## Brief
In the entries below, find each line bearing the string "camera" and copy it.

## Stored data
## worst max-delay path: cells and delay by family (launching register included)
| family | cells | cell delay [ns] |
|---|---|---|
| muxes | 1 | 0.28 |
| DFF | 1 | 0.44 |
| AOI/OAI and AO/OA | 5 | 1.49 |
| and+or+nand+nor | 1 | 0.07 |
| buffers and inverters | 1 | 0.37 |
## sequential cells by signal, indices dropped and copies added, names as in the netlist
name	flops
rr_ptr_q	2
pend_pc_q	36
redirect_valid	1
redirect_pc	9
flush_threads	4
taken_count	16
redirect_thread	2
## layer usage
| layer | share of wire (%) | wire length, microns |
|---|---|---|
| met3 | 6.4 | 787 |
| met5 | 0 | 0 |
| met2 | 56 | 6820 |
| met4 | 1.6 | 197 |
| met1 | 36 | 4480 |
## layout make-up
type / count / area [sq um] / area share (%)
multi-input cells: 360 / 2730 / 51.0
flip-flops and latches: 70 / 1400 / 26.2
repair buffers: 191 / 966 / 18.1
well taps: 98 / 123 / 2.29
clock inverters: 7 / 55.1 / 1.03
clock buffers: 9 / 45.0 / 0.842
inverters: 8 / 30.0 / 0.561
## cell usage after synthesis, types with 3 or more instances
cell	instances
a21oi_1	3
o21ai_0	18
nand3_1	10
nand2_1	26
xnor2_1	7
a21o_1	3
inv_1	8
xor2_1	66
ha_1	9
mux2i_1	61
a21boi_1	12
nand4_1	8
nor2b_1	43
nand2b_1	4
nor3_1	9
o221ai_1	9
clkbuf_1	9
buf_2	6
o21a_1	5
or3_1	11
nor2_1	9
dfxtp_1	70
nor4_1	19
==> config.mk <==
export PLATFORM = sky130hd
export DESIGN_NAME = reg_write_arbiter
export DESIGN_NICKNAME = d
export VERILOG_FILES = /design/src/rtl/reg_arb_pkg.sv /design/src/rtl/wb_hold_slot.sv /design/src/rtl/reg_write_arbiter.sv
export SDC_FILE = /design/constraint.sdc
export NUM_CORES = 1
export LEC_CHECK = 0
export CAP_MARGIN = 20
export CORE_MARGIN = 2
export CORE_UTILIZATION = 43
export CTS_CLUSTER_DIAMETER = 80
export DETAILED_ROUTE_END_ITERATION = 8
export GPL_TIMING_DRIVEN = 0
export PLACE_DENSITY = 0.75
export SLEW_MARGIN = 20
export SYNTH_ARGS = -nofsm -noshare
export SYNTH_HDL_FRONTEND = slang
export SYNTH_SLANG_ARGS = --single-unit
==> constraint.sdc <==
create_clock -name clk -period 2.1 [get_ports clk]
set_input_delay 0.42 -clock clk [delete_from_list [all_inputs] [get_ports clk]]
set_output_delay 0.42 -clock clk [all_outputs]
set_load 0.02 [all_outputs]
==> src/rtl/reg_arb_pkg.sv <==
// Shared widths, requester identifiers and the writeback request record used
// by the register-file write arbiter and its holding slots.
package reg_arb_pkg;

  localparam int unsigned DATA_W = 8;
  localparam int unsigned ADDR_W = 3;
  localparam int unsigned NREG   = 1 << ADDR_W;

  typedef enum logic {
    REQ_ALU = 1'b0,
    REQ_MEM = 1'b1
  } req_id_e;

  typedef struct packed {
    logic [ADDR_W-1:0] addr;
    logic [DATA_W-1:0] data;
  } wb_req_t;

  function automatic logic [NREG-1:0] addr_onehot(input logic              en,
                                                  input logic [ADDR_W-1:0] addr);
    logic [NREG-1:0] v;
    v = '0;
    if (en) v[addr] = 1'b1;
    return v;
  endfunction

endpackage

==> src/rtl/wb_hold_slot.sv <==
// One-entry writeback holding slot with valid/ready handshake, clear-on-grant
// and an age bit telling whether this entry was captured before its peer's.
module wb_hold_slot
  import reg_arb_pkg::*;
(
  input  logic    clk,
  input  logic    RESET,
  input  logic    valid_i,
  input  wb_req_t req_i,
  output logic    ready_o,
  input  logic    grant_i,
  input  logic    peer_cap_i,
  input  logic    tie_old_i,
  output logic    cap_o,
  output logic    valid_o,
  output wb_req_t req_o,
  output logic    older_o,
  output logic    valid_d_o,
  output wb_req_t req_d_o
);

  logic    valid_q, valid_d;
  wb_req_t req_q, req_d;
  logic    older_q, older_d;

  always_comb begin
    ready_o = RESET & (~valid_q | grant_i);
    cap_o   = valid_i & ready_o;
    valid_d = valid_q;
    req_d   = req_q;
    older_d = older_q;
    // A fresh capture is younger than a held peer; on a same-edge capture
    // tie_old_i decides which of the two counts as older.
    if (cap_o) begin
      valid_d = 1'b1;
      req_d   = req_i;
      older_d = peer_cap_i & tie_old_i;
    end else begin
      if (grant_i)    valid_d = 1'b0;
      if (peer_cap_i) older_d = 1'b1;
    end
  end

  always_ff @(posedge clk) begin
    if (!RESET) begin
      valid_q <= 1'b0;
      req_q   <= '0;
      older_q <= 1'b0;
    end else begin
      valid_q <= valid_d;
      req_q   <= req_d;
      older_q <= older_d;
    end
  end

  assign valid_o   = valid_q;
  assign req_o     = req_q;
  assign older_o   = older_q;
  assign valid_d_o = valid_d;
  assign req_d_o   = req_d;

endmodule
File: config.mk
export PLATFORM = sky130hd
export DESIGN_NAME = video_in_pack_flat
export DESIGN_NICKNAME = d
export VERILOG_FILES = /design/src/rtl/video_in_pkg.sv /design/src/rtl/video_in_pack_if.sv /design/src/rtl/video_in_fifo.sv /design/src/rtl/video_in_pack.sv /design/src/flat_wrapper.sv
export SDC_FILE = /design/constraint.sdc
export NUM_CORES = 2
export LEC_CHECK = 0
export CORE_AREA = 2 2 493 299
export CTS_CLUSTER_SIZE = 14
export DETAILED_ROUTE_END_ITERATION = 12
export DIE_AREA = 0 0 495 301
export GPL_ROUTABILITY_DRIVEN = 1
export GPL_TIMING_DRIVEN = 0
export PLACE_DENSITY = 0.73
export SLEW_MARGIN = 10
export SYNTH_ARGS = -nofsm -noshare
export SYNTH_HDL_FRONTEND = slang
export SYNTH_HIERARCHICAL = 1
export SYNTH_SLANG_ARGS = --single-unit
File: constraint.sdc
create_clock -name clk -period 5.5 [get_ports clk]
set_input_delay 1.1 -clock clk [delete_from_list [all_inputs] [get_ports clk]]
set_output_delay 1.1 -clock clk [all_outputs]
set_load 0.005 [all_outputs]
File: src/rtl/video_in_pkg.sv
// video_in_pkg: shared defaults and capture state encoding
// for the video-in pack and store stages.
package video_in_pkg;

   localparam int DEF_WIDTH      = 640;
   localparam int DEF_HEIGHT     = 480;
   localparam int DEF_NB_PACK    = 16;
   localparam int DEF_FIFO_DEPTH = 64;

   typedef enum logic [1:0] {
      IDLE,
      WAIT_SOF,
      CAPTURE,
      DONE
   } pack_state_t;

endpackage

File: src/rtl/video_in_pack_if.sv
// video_in_pack_if: camera pixel stream in, packed word stream out
// towards the video-in RAM store stage.
interface video_in_pack_if;
   import video_in_pkg::*;

   logic        new_addr;
   logic [7:0]  pixel_in;
   logic        line_valid;
   logic        frame_valid;
   logic        r_ack;
   logic [31:0] data_fifo;
   logic        nb_pack_available;
   logic        overflow;
   logic        frame_done;
   pack_state_t state;

   modport master (
      output new_addr, pixel_in, line_valid, frame_valid, r_ack,
      input  data_fifo, nb_pack_available, overflow, frame_done, state
   );

   modport slave (
      input  new_addr, pixel_in, line_valid, frame_valid, r_ack,
      output data_fifo, nb_pack_available, overflow, frame_done, state
   );

endinterface

File: src/rtl/video_in_fifo.sv
// video_in_fifo: synchronous first-word-fall-through FIFO.
// A push into a full FIFO only lands when a pop frees a slot.
module video_in_fifo #(
   parameter  int DEPTH = 64,
   parameter  int W     = 32,
   localparam int AW    = $clog2(DEPTH),
   localparam int LW    = AW + 1
) (
   input  logic          clk,
   input  logic          rst,
   input  logic          flush,
   input  logic          push,
   input  logic          pop,
   input  logic [W-1:0]  wdata,
   output logic [W-1:0]  rdata,
   output logic [LW-1:0] level,
   output logic          full,
   output logic          empty
);

   logic [W-1:0]  mem [DEPTH];
   logic [AW-1:0] wptr;
   logic [AW-1:0] rptr;
   logic          do_push;
   logic          do_pop;

   assign empty   = (level == '0);
   assign full    = (level == LW'(DEPTH));
   assign do_pop  = pop & ~empty;
   assign do_push = push & (~full | do_pop);
   assign rdata   = mem[rptr];

   always_ff @(posedge clk) begin
      if (rst || flush) begin
         wptr  <= '0;
         rptr  <= '0;
         level <= '0;
      end else begin
         if (do_push) wptr <= wptr + AW'(1);
         if (do_pop)  rptr <= rptr + AW'(1);
         level <= level + LW'(do_push) - LW'(do_pop);
      end
   end

   always_ff @(posedge clk) begin
      if (do_push) mem[wptr] <= wdata;
   end

endmodule

File: src/rtl/video_in_pack.sv
// video_in_pack: registers the camera stream, packs four pixels per
// word and queues words for the store stage; re-arms on new_addr.
module video_in_pack
   import video_in_pkg::*;
#(
   parameter int p_WIDTH       = DEF_WIDTH,
   parameter int p_HEIGHT      = DEF_HEIGHT,
   parameter int NB_PACK_STORE = DEF_NB_PACK,
   parameter int FIFO_DEPTH    = DEF_FIFO_DEPTH
) (
   input  logic           clk,
   input  logic           RST,
   video_in_pack_if.slave bus
);

   localparam int              LW    = $clog2(FIFO_DEPTH) + 1;
   localparam logic [19:0]     TOTAL = 20'(p_WIDTH * p_HEIGHT);
   localparam logic [LW-1:0]   THR   = LW'(NB_PACK_STORE);

   pack_state_t   state;
   pack_state_t   state_d;
   logic [7:0]    px_q;
   logic          lv_q;
   logic          fv_q;
   logic          fv_qq;
   logic [23:0]   pack;
   logic [1:0]    byte_idx;
   logic [19:0]   pix_cnt;
   logic          ovf_q;
   logic          done_q;
   logic          fv_rise;
   logic          sample;
   logic          last;
   logic          abort;
   logic          push;
   logic [LW-1:0] level;
   logic          full;
   logic          empty;
   logic [31:0]   rdata;

   assign fv_rise = fv_q & ~fv_qq;
   assign sample  = lv_q & fv_q &
                    ((state == CAPTURE) | ((state == WAIT_SOF) & fv_rise));
   assign last    = sample & ((pix_cnt + 20'd1) == TOTAL);
   assign abort   = (state == CAPTURE) & ~fv_q;
   assign push    = sample & (byte_idx == 2'd3) & ~bus.new_addr;

   video_in_fifo #(
      .DEPTH (FIFO_DEPTH),
      .W     (32)
   ) u_fifo (
      .clk   (clk),
      .rst   (RST),
      .flush (bus.new_addr),
      .push  (push),
      .pop   (bus.r_ack),
      .wdata ({px_q, pack}),
      .rdata (rdata),
      .level (level),
      .full  (full),
      .empty (empty)
   );

   always_ff @(posedge clk) begin
      if (RST) state <= IDLE;
      else     state <= state_d;
   end

   always_comb begin
      state_d = state;
      unique case (state)
         IDLE:     ;
         WAIT_SOF: if (fv_rise) state_d = last ? DONE : CAPTURE;
         CAPTURE:  begin
            if (abort)     state_d = WAIT_SOF;
            else if (last) state_d = DONE;
         end
         DONE:     ;
      endcase
      if (bus.new_addr) state_d = WAIT_SOF;
   end

   always_ff @(posedge clk) begin
      if (RST) begin
         px_q     <= '0;
         lv_q     <= 1'b0;
         fv_q     <= 1'b1;
         fv_qq    <= 1'b1;
         pack     <= '0;
         byte_idx <= '0;
         pix_cnt  <= '0;
         ovf_q    <= 1'b0;
         done_q   <= 1'b0;
      end else begin
         px_q   <= bus.pixel_in;
         lv_q   <= bus.line_valid;
         fv_q   <= bus.frame_valid;
         fv_qq  <= fv_q;
         done_q <= 1'b0;
         if (bus.new_addr) begin
            pack     <= '0;
            byte_idx <= '0;
            pix_cnt  <= '0;
            ovf_q    <= 1'b0;
         end else if (abort) begin
            // partial word of a truncated frame is dropped
            pack     <= '0;
            byte_idx <= '0;
            pix_cnt  <= '0;
         end else if (sample) begin
            unique case (byte_idx)
               2'd0:    pack[7:0]   <= px_q;
               2'd1:    pack[15:8]  <= px_q;
               2'd2:    pack[23:16] <= px_q;
               default: ;
            endcase
            byte_idx <= byte_idx + 2'd1;
            pix_cnt  <= pix_cnt + 20'd1;
            done_q   <= last;
            if (push && full && !bus.r_ack) ovf_q <= 1'b1;
         end
      end
   end

   assign bus.data_fifo         = empty ? '0 : rdata;
   assign bus.nb_pack_available = (level >= THR);
   assign bus.overflow          = ovf_q;
   assign bus.frame_done        = done_q;
   assign bus.state             = state;

endmodule

File: src/flat_wrapper.sv
// flat-port wrapper written by rule: the top's interface ports become plain ports
module video_in_pack_flat import video_in_pkg::*;
#(
   parameter int p_WIDTH       = DEF_WIDTH,
   parameter int p_HEIGHT      = DEF_HEIGHT,
   parameter int NB_PACK_STORE = DEF_NB_PACK,
   parameter int FIFO_DEPTH    = DEF_FIFO_DEPTH
)
  (clk, RST, bus_new_addr, bus_pixel_in, bus_line_valid, bus_frame_valid, bus_r_ack, bus_data_fifo, bus_nb_pack_available, bus_overflow, bus_frame_done, bus_state);
  video_in_pack_if bus_i ();
  input  logic clk;
  input  logic RST;
  input wire logic [$bits(bus_i.new_addr)-1:0] bus_new_addr;
  input wire logic [$bits(bus_i.pixel_in)-1:0] bus_pixel_in;
  input wire logic [$bits(bus_i.line_valid)-1:0] bus_line_valid;
  input wire logic [$bits(bus_i.frame_valid)-1:0] bus_frame_valid;
  input wire logic [$bits(bus_i.r_ack)-1:0] bus_r_ack;
  output wire logic [$bits(bus_i.data_fifo)-1:0] bus_data_fifo;
  output wire logic [$bits(bus_i.nb_pack_available)-1:0] bus_nb_pack_available;
  output wire logic [$bits(bus_i.overflow)-1:0] bus_overflow;
  output wire logic [$bits(bus_i.frame_done)-1:0] bus_frame_done;
  output wire logic [$bits(bus_i.state)-1:0] bus_state;
  assign bus_i.new_addr = bus_new_addr;
  assign bus_i.pixel_in = bus_pixel_in;
  assign bus_i.line_valid = bus_line_valid;
  assign bus_i.frame_valid = bus_frame_valid;
  assign bus_i.r_ack = bus_r_ack;
  assign bus_data_fifo = bus_i.data_fifo;
  assign bus_nb_pack_available = bus_i.nb_pack_available;
  assign bus_overflow = bus_i.overflow;
  assign bus_frame_done = bus_i.frame_done;
  assign bus_state = bus_i.state;
  video_in_pack #(.p_WIDTH(p_WIDTH), .p_HEIGHT(p_HEIGHT), .NB_PACK_STORE(NB_PACK_STORE), .FIFO_DEPTH(FIFO_DEPTH)) u_core (.clk(clk), .RST(RST), .bus(bus_i));
endmodule
==> run summary <==
CTS tree - done
Synth top area share - 75.0%
number of buffers added on ports - 50
ANT nets after route - 0
most frequent cells in the layout - 2048 x edfxtp_1, 470 x mux4_2, 183 x clkbuf_16
max-slew violations - 0
Synth area leader - edfxtp_1
status - complete, but fails checks
Least-Margin Pin Slew - 1.34 ns
R2R Path End - u_core/u_fifo/mem[41][4]$_DFFE_PP_
routability cong. - 0.892
largest net degree at the start of global routing - 68
# rows - 108
Critical Path End Type - primary output
DPL Wire Length - 168000 um
H-tree depth - 4
minimum clock period - 5.59 ns
Hold Crit Depth - 2
CP Launch Type - flop
gr usage total - 34.6%
Die Wd - 495 um
delay-heaviest family, CP - buffers and inverters
Hold Crit Class - flop to flop
RR Startpoint - u_core/bus.state[0]$_SDFFE_PP0P_
reg-to-reg slack, setup - 0.71 ns
RSZ-0062 raised after global routing - true
drt drc - 0
total chip power - 32.9 mW
CP max-delay cell - clkdlybuf4s50_1
worst-path cell chain - buf_4 -> buf_4 -> buf_2 -> mux4_2 -> o22ai_1 -> nor2_1 -> a21oi_4 -> a221oi_1 -> nor2b_2 -> clkdlybuf4s50_1
distinct cell type count after synthesis - 65
Sinks on Clock Net - 2134
final setup margin - -0.0892 ns
synthesized instance count - 3862
synthesized flop and latch total - 2134
Register-to-Register Path Depth - 10
worst path required time - 4.40 ns
Initial Util - 56.9%
cell area after synthesis - 82000 um^2
crit path to - bus_data_fifo[27]
final WL - 256000 um
initial antenna violation count - 17
first-pass GRT wire length - 347000 um
Post-synth EDFFs - 2048
critical path arrival - 4.49 ns
syn_nets - 3894
Area contributors post-synth - edfxtp_1 75%, mux4_2 13%, dfxtp_1 2.1%, mux2i_1 1.5%, a221oi_1 0.86%
Root Buffer - clkbuf_16
Leak - 28.0 nW
max-cap viol count - 0
DR iter-0 viols - 9593
Max Freq - 179 MHz
most frequent CP cell - buf_4
number of global-route vias before repair - 43100
final global-route overflow total - 0
cts bufs inserted - 181
register area share after synthesis - 77.1%
PD cells - 350 nW/um^2
layout cell share with drive strength beyond 1 - 27.3%
ys async rst share - 0%
Vias/cell - 7.27
nets - 4265
mean area per synthesized cell - 21.2 um^2
Yosys warning total - 6
Ports - 51
Layout fillers - 9143
worst skew pair latency - 0.82 ns
cts hold-fix bufs - 0
DRT Pass-1 Iters - 7
top_reg_cell synth - edfxtp_1
failing checks - setup timing
max incr delay on CP - 0.57 ns
Final Hold Violating Endpoints - 0
Die Y - 301 um
final core utilization - 65.4%
routed len/inst - 40.8 um
CTS max path bufs - 3
relative slew slack - 10.5%
Reg clk slew, reported paths - 0.07 ns
Die Area - 149000 um^2
endpoints failing setup - 8
Crit path depth - 10
via count - 45600
crit path kind - flop to primary output
HP Start - u_core/pix_cnt[19]$_SDFFE_PP0P_
WP buf/inv - 4
crit share post-route - 102%
commonest non-fill, non-tap cell in the layout - edfxtp_1
core area - 144000 um^2
Area Overhead vs Synth - 14.9%
VDD IR max - 0.339 mV
clk_skew - 0.0289 ns
Crit Path Max Fanout - 10
-- cell families after synthesis --
group	share of synthesized area, %
AO/OA/AOI/OAI	3.47
XOR/XNOR	0.363
adder cells (fa/ha/maj)	0.284
buffers and inverters	1.62
flip-flops	77.1
multiplexers	14.6
AND/OR/NAND/NOR	2.60
-- cell usage after synthesis (12+ instances only) --
| cell | count |
|---|---|
| buf_2 | 47 |
| buf_1 | 13 |
| inv_1 | 25 |
| dfxtp_1 | 86 |
| xor2_1 | 21 |
| a311oi_1 | 13 |
| a211oi_1 | 18 |
| a22o_1 | 46 |
| xnor2_1 | 13 |
| a21oi_1 | 97 |
| nor3_1 | 16 |
| nor2_1 | 148 |
| nand4_1 | 13 |
| buf_4 | 38 |
| mux2i_1 | 120 |
| edfxtp_1 | 2048 |
| nand2_1 | 72 |
| ha_1 | 17 |
| a221oi_1 | 81 |
| nor4_1 | 12 |
| nand3_1 | 37 |
| o22ai_1 | 51 |
| a22oi_1 | 21 |
| mux4_2 | 470 |
| clkbuf_1 | 103 |
| nand2b_1 | 14 |
| buf_6 | 19 |
| o221ai_1 | 25 |
| mux2_2 | 15 |
| nor2b_1 | 70 |
-- power by group --
part / total [mW] / internal, mW / switching [mW]
Clock: 11.9 / 6.21 / 5.67
Sequential: 17.7 / 17.6 / 0.0500
Combinational: 3.40 / 1.45 / 1.95
Total: 32.9 / 25.3 / 7.67
-- routing by layer --
| layer | vias to the layer above | track usage [%] | part of all wire [%] |
|---|---|---|---|
| met1 | 23400 | 50.0 | 35 |
| li1 | 16900 | - | - |
| met4 | 16 | 13.1 | 4.4 |
| met5 | - | 0 | 0.17 |
| met2 | 4566 | 46.7 | 41 |
| met3 | 701 | 15.3 | 19 |
-- area by class of cell --
class	count	area, um^2	area share [%]
sequential	2134	63300	67.1
multi-input combinational	1479	18400	19.5
clock buffer	236	4810	5.10
timing repair buffer	190	3460	3.67
tap	1925	2410	2.56
buffer	222	1450	1.54
clock inverter	57	362	0.384
inverter	25	96.3	0.102
antenna	4	10.0	0.0106
-- what timing repair did --
action / in CTS / in global routing
gates resized for setup: 152 / 57
pin swaps: 1 / 6
setup buffers: 0 / 0
endpoints found under the hold margin: 0 / 0
setup endpoints to repair: 32 / 28
-- worst min path at each step --
stage                                 endpoint
2_1_floorplan                             flop
3_3_place_gp   u_core/pix_cnt[19]$_SDFFE_PP0P_
3_5_place_dp   u_core/pix_cnt[19]$_SDFFE_PP0P_
4_1_cts        u_core/pix_cnt[19]$_SDFFE_PP0P_
5_1_grt        u_core/pix_cnt[19]$_SDFFE_PP0P_
6_report       u_core/pix_cnt[19]$_SDFFE_PP0P_
-- through the flow --
stage	setup WS (ns)	cells	hold WS, ns	TNS (ns)	area [um^2]
finish	-0.0892	6272	0.528	-0.242	94200
floorplan	1.53	3862	0.485	0	82000
CTS	0.000850	6268	0.527	0	94000
global route	-0.0276	6268	0.577	-0.0353	94200
detailed placement	-0.475	5977	0.505	-4.15	88400
global placement	-2.27	5837	0.503	-3459.63	84900
-- registers in the layout (all words and copies together) (netlist names), 2 cells and up, named ones only --
name and cells:
u_core/byte_idx 2, u_core/u_fifo/level 7, u_core/px_q 8, u_core/u_fifo/rptr 6
u_core/u_fifo/mem 2048, u_core/pack 24, u_core/u_fifo/wptr 6, u_core/bus.state 2
u_core/pix_cnt 20
-- worst register-to-register path, cell delays in order (launching register included) --
cell and delay, ns:
dfxtp_1 0.44, or3b_4 0.45, a21oi_4 0.30, and3b_1 0.26, inv_1 0.07, a21oi_2 0.34, inv_1 0.15, nor2_1 0.23
nand3b_1 0.76, nor2_4 1.13, buf_12 0.31
No activity file was read; power rests on OpenSTA's default activity.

## Output
// video_in_pack_if: camera pixel stream in, packed word stream out
// video_in_pack: registers the camera stream, packs four pixels per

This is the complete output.